Tyler comfortably belaying me up pitch 5 from the portaledge...and saluting his Grandma

However as I got past the first and more difficult section the seam opened up to an easier 1/4" wide crack that took gear like a charm. I finished the pitch having aided C2 on only my third aid lead of my career. From a hanging belay, I watched as Tyler mounted the next pitch which ascended a splitter crack (consistent width) further up the head-wall. The pitch went timely despite it's length as it took to leap-frogging small cams very well.

Tyler again to the lead ascending the 7th pitch as the route began to clear the sheer face of the head wall slope less toward overhanging. Meanwhile, I made sure to turn on our very portable speaker system and rock out to "Floggin Molly" taking the edge off both of our moods. The sun was quickly falling in the sky and we were feeling more and more haggard. Tyler finished up the very difficult 7th pitch and hauled up the haul bag while I cleaned the gear. By the time I was ready to hit up the next pitch it was completely dark and the full moon had not yet risen. By the light of my headlamp I first pull out over the 1000 foot abyss below me and pull some difficult and nervous free climbing moves before firing up some tricky aid before topping out on a large ledge that would be our place of rest for the night.

The view of Angels Landing from our second night on the portaledge

We set up our portaledge above the large sloping ledge below and ate dinner with our spirit uplifted knowing tomorrow we would have only one pitch before reaching the top of the route. I fell quickly comfortably asleep.

The next morning, having the luxury of time, we decided we would get up and start climbing till the sun hit the wall around 10 am.
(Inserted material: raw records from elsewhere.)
<file path="config.mk">
export PLATFORM = sky130hd
export DESIGN_NAME = spi_cmd_dispatch
export DESIGN_NICKNAME = d
export VERILOG_FILES = /design/src/design/spi_pkg.sv /design/src/design/spi_cmd_dispatch.sv
export SDC_FILE = /design/constraint.sdc
export NUM_CORES = 1
export LEC_CHECK = 0
export BUFFER_PORTS_ARGS = -buffer_cell sky130_fd_sc_hd__buf_4
export CORE_ASPECT_RATIO = 1.75
export CORE_MARGIN = 1
export CORE_UTILIZATION = 40
export DETAILED_ROUTE_END_ITERATION = 8
export SETUP_SLACK_MARGIN = 0.1
export SYNTH_ARGS = -nofsm -noshare
export SYNTH_HDL_FRONTEND = slang
export SYNTH_SLANG_ARGS = --single-unit
</file>
<file path="constraint.sdc">
create_clock -name clk -period 6.4 [get_ports clk]
set_input_delay 1.28 -clock clk [delete_from_list [all_inputs] [get_ports clk]]
set_output_delay 1.28 -clock clk [all_outputs]
set_load 0.03 [all_outputs]
</file>
<file path="src/design/spi_pkg.sv">
`default_nettype none

package spi_pkg;

  localparam int ADDR_W = 3;
  localparam int READ_W = 8;
  localparam int HDR_W  = 1 + ADDR_W;       // rw bit plus address
  localparam int CMD_W  = HDR_W + READ_W;

  // One 12-bit command word, read two ways by the lane
  typedef union packed {
    // Write frame, all 12 bits go out on mosi
    struct packed {
      logic              rw;                // 1 = write
      logic [ADDR_W-1:0] addr;
      logic [READ_W-1:0] wdata;
    } wr;
    // Read frame, low byte is the miso window
    struct packed {
      logic              rw;                // 0 = read
      logic [ADDR_W-1:0] addr;
      logic [READ_W-1:0] turn;              // Refilled from miso during the frame
    } rd;
  } spi_cmd_t;

endpackage

`default_nettype wire

</file>
<file path="src/design/spi_cmd_dispatch.sv">
`default_nettype none
`timescale 1ns/10ps

module spi_cmd_dispatch #(
  parameter int N_LANES    = 4,
  parameter int FIFO_DEPTH = 4
) (
  input  logic                                             clk,
  input  logic                                             rst_n,
  input  logic                                             cmd_vld,
  input  logic [spi_pkg::CMD_W-1:0]                        cmd_in,
  input  logic [((N_LANES > 1) ? $clog2(N_LANES) : 1)-1:0] cmd_lane,
  input  logic [N_LANES-1:0]                               lane_busy,
  output logic                                             cmd_credit,
  output logic [N_LANES-1:0]                               lane_start,
  output logic [spi_pkg::CMD_W-1:0]                        lane_cmd
);

  localparam int LANE_W = (N_LANES > 1) ? $clog2(N_LANES) : 1;
  localparam int PTR_W  = (FIFO_DEPTH > 1) ? $clog2(FIFO_DEPTH) : 1;
  localparam int CNT_W  = $clog2(FIFO_DEPTH + 1);

  logic [spi_pkg::CMD_W-1:0] mem_cmd [FIFO_DEPTH];
  logic [LANE_W-1:0]         mem_lane [FIFO_DEPTH];

  logic [PTR_W-1:0] wr_ptr;
  logic [PTR_W-1:0] rd_ptr;
  logic [CNT_W-1:0] fill;
  logic [LANE_W-1:0] head_lane;
  logic push;
  logic pop;

  assign push      = cmd_vld;
  assign head_lane = mem_lane[rd_ptr];
  assign lane_cmd  = mem_cmd[rd_ptr];

  // Head only leaves when its own lane is idle, so later entries wait behind it
  assign pop        = (fill != '0) && !lane_busy[head_lane];
  assign cmd_credit = pop;

  always_comb
  begin
    lane_start = '0;
    if (pop)
    begin
      lane_start[head_lane] = 1'b1;
    end
  end

  always_ff @(posedge clk)
  begin
    if (push)
    begin
      mem_cmd[wr_ptr]  <= cmd_in;
      mem_lane[wr_ptr] <= cmd_lane;
    end
  end

  always_ff @(posedge clk or negedge rst_n)
  begin
    if (!rst_n)
    begin
      wr_ptr <= '0;
      rd_ptr <= '0;
      fill   <= '0;
    end
    else
    begin
      if (push)
      begin
        // Wrap by compare so any depth works
        if (wr_ptr == PTR_W'(FIFO_DEPTH - 1))
          wr_ptr <= '0;
        else
          wr_ptr <= wr_ptr + 1'b1;
      end
      if (pop)
      begin
        if (rd_ptr == PTR_W'(FIFO_DEPTH - 1))
          rd_ptr <= '0;
        else
          rd_ptr <= rd_ptr + 1'b1;
      end
      case ({push, pop})
        2'b10: fill <= fill + 1'b1;
        2'b01: fill <= fill - 1'b1;
        default: fill <= fill;      // Both or neither
      endcase
    end
  end

endmodule

`default_nettype wire

</file>
# --- Word level (Yosys, flattened, before mapping) ---
# Memories as Yosys holds them, arrays and structs flattened.
# Index checks and enable logic that the tools add are counted.
word_totals:
  ff_bits: 7
  mem_bits_rw: 56
  in_bits: 21
  out_inout_bits: 17
  word_cells: 30
  mem_count: 2
mem_list:
  columns: ["memory", "depth", "word_bits", "read_ports", "rd_ports_with_merged_regs", "wr", "line_no", "source"]
  rows:
  - ["mem_cmd", 4, 12, 1, 0, 1, "spi_cmd_dispatch.sv:23", "logic [spi_pkg::CMD_W-1:0] mem_cmd [FIFO_DEPTH];"]
  - ["mem_lane", 4, 2, 1, 0, 1, "spi_cmd_dispatch.sv:24", "logic [LANE_W-1:0] mem_lane [FIFO_DEPTH];"]
classes:
  add_sub_neg: 4
  magnitude_cmp: 2
  n_eq_ne: 4
  muxes: 10
  n_reduce_logical: 5
ops:
  columns: ["op", "n"]
  rows:
  - ["== test 2 bit (second input constant)", 3]
  - ["case mux 3 bit (2 select lines)", 1]
  - ["adder 2 x 1 -> 2 bit (second input constant)", 2]
  - ["two-way mux 1 bit", 4]
  - ["two-way mux 2 bit", 2]
  - ["two-way mux 4 bit", 1]
  - ["adder 3 x 1 -> 3 bit (second input constant)", 1]
  - ["< comparator 2 x 3 -> 1 bit (second input constant)", 1]
  - ["nonzero test 3 bit", 1]
  - ["subtractor 3 x 1 -> 3 bit (second input constant)", 1]
  - ["binary-select mux 1 bit (select 2 bit)", 1]
  - ["demux 1 bit (select 2 bit)", 1]
  - ["== test 2 x 1 -> 1 bit (second input constant)", 1]
  - [">= comparator 2 x 1 -> 1 bit (second input constant)", 1]
  - ["logical AND 1 bit", 2]
  - ["nonzero test 2 bit", 1]
  - ["zero test 1 bit", 1]

# --- Depth between registers and ports, before layout ---
# An unclocked memory read counts as a cell.
depth:
  word_depth: 7
  depth_mapped: 10
  ltp_nobuf: 9

# --- Worst setup path after synthesis ---
# Ideal clock, no wire load.
synth_timing:
  path_kind: "flip-flop to output port"
  start: "register rd_ptr[0]"
  end: "output lane_start[2]"
  arrival_ns: 2.030
  t_required_ns: 5.120
  slack_ns: 3.090
  path_stages_with_launch: 5
  n_path_buf: 1
  path_cell_list: "dfrtp_1 -> buf_6 -> mux4_2 -> or2_2 -> nor3b_1"
synth_via:
  elab_chain_cells: 6
  elab_cells_between_ends: 11
  cone_classes: "order compare: 2; mux: 5; reduce/logical: 3; memory: 1"
synth_rtl:
  columns: ["element", "line_no", "source"]
  rows:
  - ["start: declaration", "spi_cmd_dispatch.sv:27", "logic [PTR_W-1:0] rd_ptr;"]
  - ["start signal: assignment", "spi_cmd_dispatch.sv:82", "rd_ptr <= rd_ptr + 1'b1;"]
  - ["memory (4 x 2 bit) (*)", null, null]
  - ["< comparator 2 x 3 -> 1 bit (implied by the code) (tied with other cells)", "spi_cmd_dispatch.sv:46", "lane_start[head_lane] = 1'b1;"]
  - ["logical AND 1 bit (implied by the code) / two-way mux 1 bit (equally long branches)", "spi_cmd_dispatch.sv:46, spi_cmd_dispatch.sv:38", null]
  - ["two-way mux 1 bit (implied by the code) / zero test 1 bit (equally long branches)", "spi_cmd_dispatch.sv:46, spi_cmd_dispatch.sv:38", null]
  - ["demux 1 bit (select 2 bit) / logical AND 1 bit (equally long branches)", "spi_cmd_dispatch.sv:46, spi_cmd_dispatch.sv:38", null]
  - ["two-way mux 4 bit (*)", "spi_cmd_dispatch.sv:44", "if (pop)"]
  - ["end: declaration", "spi_cmd_dispatch.sv:15", "output logic [N_LANES-1:0] lane_start,"]
# Every way passes the cells marked *; elsewhere a longest branch is shown, timed or not. The select of a mux whose other input is x is not followed.

# --- Final worst setup path ---
layout_timing:
  start: "register rd_ptr[0]"
  end: "output cmd_credit"
layout_via:
  elab_chain_cells: 5
layout_rtl:
  columns: ["element", "line_no", "source"]
  rows:
  - ["memory (4 x 2 bit)", null, null]
  - ["binary-select mux 1 bit (select 2 bit)", "spi_cmd_dispatch.sv:38", "assign pop = (fill != '0) && !lane_busy[head_lane];"]
  - ["two-way mux 1 bit (implied by the code)", "spi_cmd_dispatch.sv:38", null]
  - ["zero test 1 bit", "spi_cmd_dispatch.sv:38", null]
  - ["logical AND 1 bit", "spi_cmd_dispatch.sv:38", null]
  - ["end: declaration", "spi_cmd_dispatch.sv:14", "output logic cmd_credit,"]
# Every way passes these cells. The select of a mux whose other input is x is not followed.

==> flow_metrics.tcl <==
set metrics [dict create \
    rr_endpoint "fill[1]" \
    dp_hpwl_um 2671 \
    syn_area_sq_um 2514 \
    synth-edff-count 56 \
    irDropWorstVdd_v 0.0002152 \
    via_count 1202 \
    routedWlPerCell_um 16.52 \
    ys_ff_latch 63 \
    first_pass_iters 4 \
    clk_path_buf_depth 2 \
    postSynthCellCount 117 \
    die_h_um 106.9 \
    vias_per_cell 4.906 \
    ioPinCount 38 \
    syn_avg_cell_area_sq_um 21.48 \
    finalInstanceArea_sq_um 3048 \
    clock_skew_ps 3.868 \
    crit_fanout 17 \
    yosysWarnings 0 \
    die-area_sq_um 6618 \
    fillers 487 \
    cts_setup_buffers 0 \
    cp-end-kind "output port" \
    grt_pass1_wl_um 6368 \
    path_clk_slew_ps 60 \
    arrival_ps 2810 \
    fin_crit_ps 4095 \
    placed_area_sq_um 2870 \
    most-common-layout-cells "56 x edfxtp_1, 37 x buf_4, 10 x mux4_2, 9 x clkbuf_8, 7 x dfrtp_1" \
    antenna_found_initial 0 \
    setup_slack_ps 2305 \
    p_per_area_nw_per_um2 477.4 \
    numCtsBuffers 9 \
    timing.setup.tns_ps 0 \
    crit_end "cmd_credit" \
    h-tree-depth 3 \
    max_slew.worst_pin.slew_ps 930.0 \
    max-cap-violations 0 \
    fin_crit_sh_pct 63.98 \
    reg2reg_depth 7 \
    grt-ovfl-total 0 \
    final_nets 190 \
    slew_headroom_pct 38.00 \
    timing.rr.start "rd_ptr[0]" \
    power.total_mw 1.455 \
    yosysSeqAreaShare_pct 73.87 \
    first_iter_violations 44 \
    critPathKind "reg -> out" \
    synth_top_flop_cell "edfxtp_1" \
    cts_tree "yes" \
    clk_latency_ps 320 \
    postSynth.asyncResetShare_pct 11.11 \
    drive_above_1_share_pct 38.32 \
    area_growth_pct 21.25 \
    cts_root_buf "clkbuf_8" \
    syn-num-nets 145 \
    wl_um 4048 \
    yosysUniqueCellTypes 23 \
    io_buffer_count 37 \
    row_count 37 \
    grt_pass1_vias 1302 \
    final_common_cell "edfxtp_1" \
    fmax_ghz 0.2442 \
    clkSinkCount 63 \
    grt_start_max_net_pins 18 \
    status "complete, no violations" \
    postLayoutCoreUtil_pct 51.04 \
    hold_class "reg -> reg" \
    reg2reg_slack_ps 3060 \
    report.final.slew_viol_count 0 \
    gp_congestion 0.6676 \
    cts-hold-fix-buffers 0 \
    critPathLaunchType "register" \
    hold_violations 0 \
    drcViolationCount 0 \
    floorplan.initialDensity_pct 42.09 \
    fp.dieW_um 61.93 \
    ant_nets 0 \
    insertedDiodeCount 0 \
    critPathLaunch "rd_ptr[0]" \
    cts.repair.resized 0 \
    rsz0062_at_grt "no" \
    leakagePower_nw 1.126 \
    pre_cts_slack_ps 2601 \
    cp.required_ps 5120 \
    setup-violations-final 0 \
    coreArea_sq_um 5972 \
    grtUsageTotal_pct 14.39 \
]
==> area by class of cell <==
class	instances	area (sq um)	area share (%)
clock inverter	7	53.80	1.765
tap	78	97.59	3.202
sequential	63	1857	60.92
timing repair buffer	37	277.8	9.113
inverter	4	15.01	0.4926
clock buffer	9	123.9	4.064
multi-input combinational	47	623.1	20.44
==> metal layers <==
metal	GRT usage, %	part of all wire, %	vias to the layer above	wire length [um]
met1	16.03	38	607	1551
li1	-	-	560	-
met3	4.946	4.6	4	185
met2	23.81	56	31	2265
met4	6.667	1.1	0	45
met5	0	0	-	0
==> registers in the layout, indices dropped and copies added, names as in the netlist <==
name,flops
fill,3
rd_ptr,2
wr_ptr,2
mem_cmd,48
mem_lane,8
==> synthesized netlist by cell type, types with 2 or more instances <==
library cell | instances | area [sq um]
nor3_1 | 3 | 15.01
ha_1 | 6 | 75.07
clkbuf_1 | 2 | 7.510
inv_1 | 4 | 15.01
mux2_4 | 3 | 45.04
o21ai_0 | 2 | 10.01
nor2_1 | 2 | 7.510
and2_1 | 4 | 25.02
nor3b_1 | 2 | 15.01
mux2_2 | 2 | 22.52
edfxtp_1 | 56 | 1682
mux4_2 | 10 | 225.2
mux4_1 | 4 | 105.1
dfrtp_1 | 7 | 175.2
xnor2_1 | 2 | 17.52
==> power breakdown <==
group	switching, mW	total [mW]	internal, mW
clock network	0.133	0.305	0.172
registers	0.0725	0.609	0.537
logic	0.282	0.541	0.259
total	0.487	1.46	0.968
==> cells by family after synthesis <==
group / synth area share (%)
flip-flops: 73.87
multiplexers: 15.83
AND/OR/NAND/NOR: 3.385
buffers and inverters: 1.344
adder cells (fa/ha/maj): 3.783
AO/OA/AOI/OAI: 0.7467
XOR/XNOR: 1.045
==> stage by stage <==
step           hold WS [ps]  std cells
2_1_floorplan         442.6        117
3_3_place_gp          459.7        229
3_5_place_dp          472.2        229
4_1_cts               484.6        245
5_1_grt               491.9        245
6_report              479.5        245
==> worst min path at each step <==
stage	from	end	slack [ps]	cells after the start
after detailed placement	fill[2]	fill[2]	470	1
after global routing	fill[2]	fill[2]	490	1
after floorplan	fill[2]	fill[2]	440	1
after global placement	fill[2]	fill[2]	460	1
final	fill[2]	fill[2]	480	1
after CTS	fill[2]	fill[2]	480	1
==> worst max-delay path, stage by stage, from the launching register on <==
cell and delay, ps:
dfrtp_1 950, mux4_2 670, mux2_4 320, o22a_1 280, inv_1 110, buf_4 160
No activity file was read; power rests on OpenSTA's default activity.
When it did things heated up as I climbed the last pitch and 9th pitch C2+. It proved tricky since I did not wear my climbing shoes and had to switch between free and aid climbing. At one point I watched the piece I was standing on shift dangerously as I placed another one higher. I frantically clipped the higher piece weighting it before the previous one failed and sent me falling. Meanwhile tourists had discovered us from the hiking trail the ran along the top of the climb, and loudly marvelling they upped the stress level slightly. After several moves of manky tricams and a last piece place in a sand filled crevice, I stepped over the edge and mounted the summit of our climb with a whoop of triumph!

I hauled up and haul bag and watched as Tyler appeared over the edge with a grin. As we packed up the gear we heard "Lunar Ecstasy, 2008" and looked over to see our friend Scott coming down the trail. The three of us hiked 4 miles down the popular ascent/descent trail that also lead to Angels Landing. As we walked the gear rang on our belts like sleigh bells as the multitudes of tourist stared, commented, and enjoyed our spectacle. It was a surreal walk down into the canyon as we were treated like super hero's by passers after having spent three days in complete isolation. I smiled ear to ear the whole way down as the sun shined brightly on the desert and canyon slopes.

Elation at having topped out finishing the route

The next day we were on a plane home arriving in snow filled Minnesota. Completing "Lunar Ecstasy" was a major accomplishment for the two of us. One that very few can claim in a lifetime. As I attempted to re assimilate to my normal lifestyle I found myself speechless as to describe my adventures. It was a great trip to Zion that broke boundaries for Tyler and I, and formed memories of a lifetime.